* _Task goal_: Word for word, retype the tail of the data below, starting with the line that has "between 70 and 80" and including the last line.

Saved data entries
· · · · ·

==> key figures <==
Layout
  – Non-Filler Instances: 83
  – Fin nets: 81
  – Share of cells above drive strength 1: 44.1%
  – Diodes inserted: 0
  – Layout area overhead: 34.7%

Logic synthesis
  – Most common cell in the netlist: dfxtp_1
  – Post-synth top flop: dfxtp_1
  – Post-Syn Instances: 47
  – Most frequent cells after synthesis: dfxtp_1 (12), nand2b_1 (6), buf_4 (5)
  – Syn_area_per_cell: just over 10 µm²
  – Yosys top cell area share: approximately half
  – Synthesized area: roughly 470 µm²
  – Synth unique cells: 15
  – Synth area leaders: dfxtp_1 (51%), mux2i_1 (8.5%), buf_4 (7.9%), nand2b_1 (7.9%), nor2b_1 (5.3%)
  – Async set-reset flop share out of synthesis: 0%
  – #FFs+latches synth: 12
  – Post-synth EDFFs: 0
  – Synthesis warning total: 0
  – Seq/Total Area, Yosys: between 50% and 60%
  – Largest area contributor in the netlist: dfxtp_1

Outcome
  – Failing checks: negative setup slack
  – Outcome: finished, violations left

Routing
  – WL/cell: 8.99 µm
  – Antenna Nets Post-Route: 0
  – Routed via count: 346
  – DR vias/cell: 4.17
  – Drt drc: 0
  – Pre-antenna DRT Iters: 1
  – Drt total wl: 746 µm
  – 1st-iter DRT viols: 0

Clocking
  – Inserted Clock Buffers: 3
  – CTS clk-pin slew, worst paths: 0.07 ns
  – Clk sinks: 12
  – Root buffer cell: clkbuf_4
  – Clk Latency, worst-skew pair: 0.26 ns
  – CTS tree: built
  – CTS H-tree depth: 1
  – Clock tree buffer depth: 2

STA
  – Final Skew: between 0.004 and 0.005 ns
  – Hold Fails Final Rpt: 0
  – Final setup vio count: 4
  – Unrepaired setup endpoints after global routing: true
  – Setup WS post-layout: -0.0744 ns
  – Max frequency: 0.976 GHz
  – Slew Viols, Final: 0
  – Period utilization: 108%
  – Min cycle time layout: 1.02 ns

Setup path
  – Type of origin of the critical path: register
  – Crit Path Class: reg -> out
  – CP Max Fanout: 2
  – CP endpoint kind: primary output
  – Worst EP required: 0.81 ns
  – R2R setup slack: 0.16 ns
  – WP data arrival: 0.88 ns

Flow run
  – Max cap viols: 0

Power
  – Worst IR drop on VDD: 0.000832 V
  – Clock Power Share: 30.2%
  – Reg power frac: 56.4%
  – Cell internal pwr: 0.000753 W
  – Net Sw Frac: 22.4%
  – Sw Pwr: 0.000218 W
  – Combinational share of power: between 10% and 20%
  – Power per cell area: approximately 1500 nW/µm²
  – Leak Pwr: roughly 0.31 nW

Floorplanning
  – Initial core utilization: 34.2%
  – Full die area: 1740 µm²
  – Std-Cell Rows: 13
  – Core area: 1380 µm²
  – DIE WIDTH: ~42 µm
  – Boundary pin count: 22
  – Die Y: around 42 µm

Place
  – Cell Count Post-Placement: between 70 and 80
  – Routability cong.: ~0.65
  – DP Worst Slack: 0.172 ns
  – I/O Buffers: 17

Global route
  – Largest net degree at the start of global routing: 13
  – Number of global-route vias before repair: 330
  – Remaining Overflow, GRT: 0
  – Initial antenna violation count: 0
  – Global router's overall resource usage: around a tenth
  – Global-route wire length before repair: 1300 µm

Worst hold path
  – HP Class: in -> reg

· · · · ·

* _Response area_:
  – Cell Count Post-Placement: between 70 and 80
  – Routability cong.: ~0.65
  – DP Worst Slack: 0.172 ns
  – I/O Buffers: 17

Global route
  – Largest net degree at the start of global routing: 13
  – Number of global-route vias before repair: 330
  – Remaining Overflow, GRT: 0
  – Initial antenna violation count: 0
  – Global router's overall resource usage: around a tenth
  – Global-route wire length before repair: 1300 µm

Worst hold path
  – HP Class: in -> reg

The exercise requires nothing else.